IETF WAS Re: [governance] Enhanced Cooperation (was Re: reality check on economics)

Avri Doria avri at ella.com
Wed May 23 12:11:22 EDT 2012


On 23 May 2012, at 11:13, Andrea Glorioso wrote:

I found your example-ad-absurdum with acronyms to be LOL though not quite ROTFL.

Actually though, I am rather fond of Multistakeholder Participatory Democracy (MPD) and plan to use the phrase and the acronym more frequently.  I think it is so much better than MSH. (which I pronounce Mesh but others pronounce Mush - an acronym should not be so easy to politicize by pronunciation)

Also I beleive that acronyms that are longer than 3-4 letters lose their value as they get longer, as most people cannot remember the string in its proper ordering.

> For the time being, I concluded there is hope, since some civil servants and some IETF participants do seem to have something in common, namely the (forced?) passion for acronyms -

The names are often so long and ungainly that acronyms are useful. 

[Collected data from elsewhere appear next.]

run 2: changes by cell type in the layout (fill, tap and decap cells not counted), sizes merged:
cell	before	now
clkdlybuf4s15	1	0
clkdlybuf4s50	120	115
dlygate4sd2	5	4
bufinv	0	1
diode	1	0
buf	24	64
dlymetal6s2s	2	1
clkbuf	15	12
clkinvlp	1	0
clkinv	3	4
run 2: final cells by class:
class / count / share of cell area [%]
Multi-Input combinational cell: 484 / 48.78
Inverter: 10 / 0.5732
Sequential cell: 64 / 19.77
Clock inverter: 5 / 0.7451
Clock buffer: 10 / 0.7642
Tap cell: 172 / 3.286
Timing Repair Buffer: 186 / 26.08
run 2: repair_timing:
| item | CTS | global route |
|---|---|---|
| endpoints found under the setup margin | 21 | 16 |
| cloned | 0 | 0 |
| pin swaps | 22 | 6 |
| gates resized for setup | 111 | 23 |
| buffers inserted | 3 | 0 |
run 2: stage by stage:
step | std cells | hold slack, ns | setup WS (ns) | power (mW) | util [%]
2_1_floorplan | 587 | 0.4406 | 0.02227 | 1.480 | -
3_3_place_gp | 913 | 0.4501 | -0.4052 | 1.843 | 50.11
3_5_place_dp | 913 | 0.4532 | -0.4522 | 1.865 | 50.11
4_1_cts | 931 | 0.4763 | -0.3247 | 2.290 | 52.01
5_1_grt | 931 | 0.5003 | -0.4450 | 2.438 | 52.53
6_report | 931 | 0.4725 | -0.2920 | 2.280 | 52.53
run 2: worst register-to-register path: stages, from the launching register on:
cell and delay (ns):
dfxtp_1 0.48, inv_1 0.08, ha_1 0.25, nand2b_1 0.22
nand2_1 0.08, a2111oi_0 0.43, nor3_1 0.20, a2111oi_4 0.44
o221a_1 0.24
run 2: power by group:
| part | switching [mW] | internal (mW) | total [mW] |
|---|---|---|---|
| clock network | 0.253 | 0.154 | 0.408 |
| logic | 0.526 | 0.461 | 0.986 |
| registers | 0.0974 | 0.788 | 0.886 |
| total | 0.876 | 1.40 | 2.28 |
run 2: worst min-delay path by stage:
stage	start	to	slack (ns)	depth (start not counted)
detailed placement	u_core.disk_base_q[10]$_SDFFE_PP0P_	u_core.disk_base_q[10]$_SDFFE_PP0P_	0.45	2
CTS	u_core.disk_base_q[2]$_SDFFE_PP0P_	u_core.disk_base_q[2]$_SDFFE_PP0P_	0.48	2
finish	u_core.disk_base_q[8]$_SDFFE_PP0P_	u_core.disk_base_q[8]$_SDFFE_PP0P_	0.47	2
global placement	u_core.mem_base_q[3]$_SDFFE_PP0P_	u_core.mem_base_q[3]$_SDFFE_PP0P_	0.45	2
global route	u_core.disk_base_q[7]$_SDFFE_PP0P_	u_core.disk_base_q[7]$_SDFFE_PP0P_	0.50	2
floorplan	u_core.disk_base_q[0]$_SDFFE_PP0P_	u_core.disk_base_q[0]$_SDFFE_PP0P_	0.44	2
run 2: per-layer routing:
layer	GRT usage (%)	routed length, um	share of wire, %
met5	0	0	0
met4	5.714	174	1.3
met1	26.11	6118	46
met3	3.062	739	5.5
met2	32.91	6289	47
==> src/rtl/alu_auftrag_steuerung_pkg.sv <==
// Shared definitions for the ALU issue stage: FSM states, error codes,
// function-code constants and the opcode validity decode.
package alu_auftrag_steuerung_pkg;

  // FSM state encoding
  localparam logic [1:0] LEERLAUF = 2'd0;
  localparam logic [1:0] START    = 2'd1;
  localparam logic [1:0] WARTEN   = 2'd2;
  localparam logic [1:0] ERGEBNIS = 2'd3;

  // Fehler encodings presented alongside ErgebnisGueltig
  localparam logic [1:0] FEHLER_OK      = 2'b00;
  localparam logic [1:0] FEHLER_CODE    = 2'b01;
  localparam logic [1:0] FEHLER_TIMEOUT = 2'b10;

  // A few named function codes used around the processor
  localparam logic [5:0] INT_ADDITION   = 6'b000000;
  localparam logic [5:0] FLOAT_ADDITION = 6'b100000;
  localparam logic [5:0] FLOAT_WURZEL   = 6'b100011; // float square root, decoded as an invalid opcode

  // Returns 1 when the ALU implements the given function code.
  function automatic logic code_gueltig(input logic [5:0] code);
    logic ok;
    ok = 1'b0;
    if (code[5] == 1'b0) begin
      if (code[4] == 1'b0) begin
        ok = 1'b1;
      end else begin
        ok = (code[3:0] <= 4'd4) || (code[3:0] == 4'd6) || (code[3:0] == 4'd7);
      end
    end else begin
      case (code[4:0])
        5'b00000, 5'b00001, 5'b00010, 5'b00100,
        5'b01000, 5'b01001, 5'b01010, 5'b01011,
        5'b01110, 5'b01111: ok = 1'b1;
        default:            ok = 1'b0;
      endcase
    end
    return ok;
  endfunction

endpackage

==> src/rtl/alu_auftrag_steuerung_if.sv <==
// Bus bundles around the ALU issue stage: request from decode, the ALU
// start/done link, and the result path to writeback.

interface aas_auftrag_if #(parameter int DATA_W = 32, parameter int TAG_W = 5);
  logic              AuftragGueltig;
  logic              AuftragBereit;
  logic [DATA_W-1:0] AuftragDaten1;
  logic [DATA_W-1:0] AuftragDaten2;
  logic [5:0]        AuftragCode;
  logic [TAG_W-1:0]  AuftragZiel;

  modport master (output AuftragGueltig, AuftragDaten1, AuftragDaten2, AuftragCode, AuftragZiel,
                  input  AuftragBereit);
  modport slave  (input  AuftragGueltig, AuftragDaten1, AuftragDaten2, AuftragCode, AuftragZiel,
                  output AuftragBereit);
endinterface

interface aas_alu_if #(parameter int DATA_W = 32);
  logic [DATA_W-1:0] AluDaten1;
  logic [DATA_W-1:0] AluDaten2;
  logic [5:0]        AluFunktionsCode;
  logic              AluStartSignal;
  logic              AluReset;
  logic              AluFertig;
  logic [DATA_W-1:0] AluErgebnis;

  modport master (output AluDaten1, AluDaten2, AluFunktionsCode, AluStartSignal, AluReset,
                  input  AluFertig, AluErgebnis);
  modport slave  (input  AluDaten1, AluDaten2, AluFunktionsCode, AluStartSignal, AluReset,
                  output AluFertig, AluErgebnis);
endinterface

interface aas_ergebnis_if #(parameter int DATA_W = 32, parameter int TAG_W = 5);
  logic              ErgebnisGueltig;
  logic              ErgebnisBereit;
  logic [DATA_W-1:0] ErgebnisDaten;
  logic [TAG_W-1:0]  ErgebnisZiel;
  logic [1:0]        Fehler;

  modport master (output ErgebnisGueltig, ErgebnisDaten, ErgebnisZiel, Fehler,
                  input  ErgebnisBereit);
  modport slave  (input  ErgebnisGueltig, ErgebnisDaten, ErgebnisZiel, Fehler,
                  output ErgebnisBereit);
endinterface

==> src/rtl/alu_auftrag_steuerung_code_pruefer.sv <==
// Combinational opcode check: flags function codes the ALU implements.
module alu_auftrag_steuerung_code_pruefer
  import alu_auftrag_steuerung_pkg::*;
(
  input  logic [5:0] code,
  output logic       gueltig
);

  // Decode the incoming code against the implemented opcode map
  always_comb begin
    gueltig = code_gueltig(code);
  end

endmodule

==> src/rtl/alu_auftrag_steuerung.sv <==
// ALU issue stage: accepts one operation from decode, starts the ALU,
// waits for done (guarded by a watchdog) and hands the result to writeback.
module alu_auftrag_steuerung
  import alu_auftrag_steuerung_pkg::*;
#(
  parameter int DATA_W  = 32,
  parameter int TAG_W   = 5,
  parameter int TIMEOUT = 255
) (
  input  logic           Clock,
  input  logic           Reset,
  aas_auftrag_if.slave   auftrag,
  aas_alu_if.master      alu,
  aas_ergebnis_if.master ergebnis,
  output logic           Beschaeftigt
);

  localparam int              WD_W    = $clog2(TIMEOUT + 1);
  localparam logic [WD_W-1:0] WD_MAX  = WD_W'(TIMEOUT);
  localparam logic [WD_W-1:0] WD_EINS = WD_W'(1);

  logic [1:0]        state_r;
  logic [DATA_W-1:0] daten1_r;
  logic [DATA_W-1:0] daten2_r;
  logic [5:0]        code_r;
  logic [TAG_W-1:0]  ziel_r;
  logic [DATA_W-1:0] erg_daten_r;
  logic [1:0]        fehler_r;
  logic [WD_W-1:0]   wd_r;
  logic              abbruch_r;

  logic code_ok_s;
  logic bereit_s;
  logic annahme_s;

  alu_auftrag_steuerung_code_pruefer u_code_pruefer (
    .code    (auftrag.AuftragCode),
    .gueltig (code_ok_s)
  );

  // Request acceptance: idle, or ERGEBNIS while writeback takes the result
  always_comb begin
    bereit_s = 1'b0;
    if (Reset) begin
      bereit_s = 1'b0;
    end else if (state_r == LEERLAUF) begin
      bereit_s = 1'b1;
    end else if (state_r == ERGEBNIS) begin
      bereit_s = ergebnis.ErgebnisBereit;
    end else begin
      bereit_s = 1'b0;
    end
    annahme_s = bereit_s & auftrag.AuftragGueltig;
  end

  // FSM, operand/result registers and the saturating watchdog
  always_ff @(posedge Clock) begin
    if (Reset) begin
      state_r     <= LEERLAUF;
      daten1_r    <= {DATA_W{1'b0}};
      daten2_r    <= {DATA_W{1'b0}};
      code_r      <= 6'b000000;
      ziel_r      <= {TAG_W{1'b0}};
      erg_daten_r <= {DATA_W{1'b0}};
      fehler_r    <= FEHLER_OK;
      wd_r        <= {WD_W{1'b0}};
      abbruch_r   <= 1'b0;
    end else begin
      abbruch_r <= 1'b0;
      case (state_r)
        LEERLAUF, ERGEBNIS: begin
          if (annahme_s) begin
            daten1_r <= auftrag.AuftragDaten1;
            daten2_r <= auftrag.AuftragDaten2;
            code_r   <= auftrag.AuftragCode;
            ziel_r   <= auftrag.AuftragZiel;
            if (code_ok_s) begin
              state_r <= START;
            end else begin
              // Unimplemented opcode: report directly, ALU is never started
              state_r     <= ERGEBNIS;
              erg_daten_r <= {DATA_W{1'b0}};
              fehler_r    <= FEHLER_CODE;
            end
          end else if ((state_r == ERGEBNIS) && ergebnis.ErgebnisBereit) begin
            state_r <= LEERLAUF;
          end else begin
            state_r <= state_r;
          end
        end
        START: begin
          // Done is ignored here: the ALU countdown is not loaded yet
          state_r <= WARTEN;
          wd_r    <= {WD_W{1'b0}};
        end
        WARTEN: begin
          if (wd_r != WD_MAX) begin
            wd_r <= wd_r + WD_EINS;
          end else begin
            wd_r <= wd_r;
          end
          if (alu.AluFertig) begin
            state_r     <= ERGEBNIS;
            erg_daten_r <= alu.AluErgebnis;
            fehler_r    <= FEHLER_OK;
          end else if (wd_r == WD_MAX) begin
            // Hung operation: reset the ALU for one cycle and report timeout
            state_r     <= ERGEBNIS;
            erg_daten_r <= {DATA_W{1'b0}};
            fehler_r    <= FEHLER_TIMEOUT;
            abbruch_r   <= 1'b1;
          end else begin
            state_r <= WARTEN;
          end
        end
        default: begin
          state_r <= LEERLAUF;
        end
      endcase
    end
  end

  assign auftrag.AuftragBereit = bereit_s;

  assign alu.AluDaten1        = daten1_r;
  assign alu.AluDaten2        = daten2_r;
  assign alu.AluFunktionsCode = code_r;
  assign alu.AluStartSignal   = (state_r == START) && !Reset;
  assign alu.AluReset         = Reset | abbruch_r;

  assign ergebnis.ErgebnisGueltig = (state_r == ERGEBNIS) && !Reset;
  assign ergebnis.ErgebnisDaten   = erg_daten_r;
  assign ergebnis.ErgebnisZiel    = ziel_r;
  assign ergebnis.Fehler          = fehler_r;

  assign Beschaeftigt = (state_r != LEERLAUF) && !Reset;

endmodule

> I am currently writing an NtF for a pre-JF with the CAB in which the LTT for the SC of next week will be discussed. I kid you not, these are all real acronyms in an eurocrat daily life and I welcome you to try and guess what they mean. :)


Well I beleive that proper writing should include full expansion, or at least a reference, on first use in a document that might be read by non insiders, (-: that may even be IETF policy for Internet Drafts (ID) and other documents like Request for Comments (RFC - though in this case the acronym may be more than the fully spelled out version)).  

I can't guess what your acronyms mean, but if you forgive my presumption, I now understand why you are engaging in this debate on IGC: work avoidance - one of my prime immediate motivators, beyond the general belief in the importance of such topics, for extended political discussions on email lists.

> I did, however, question in a very socratic sense (VSS), being myself at the ignorant side of the relationship, whether and how the IETF model could be applied to public policy making (PPM); as well as which kind of objective metrics one could use to analyse all of the above (AOTA), rather than relying on the say-so of anyone.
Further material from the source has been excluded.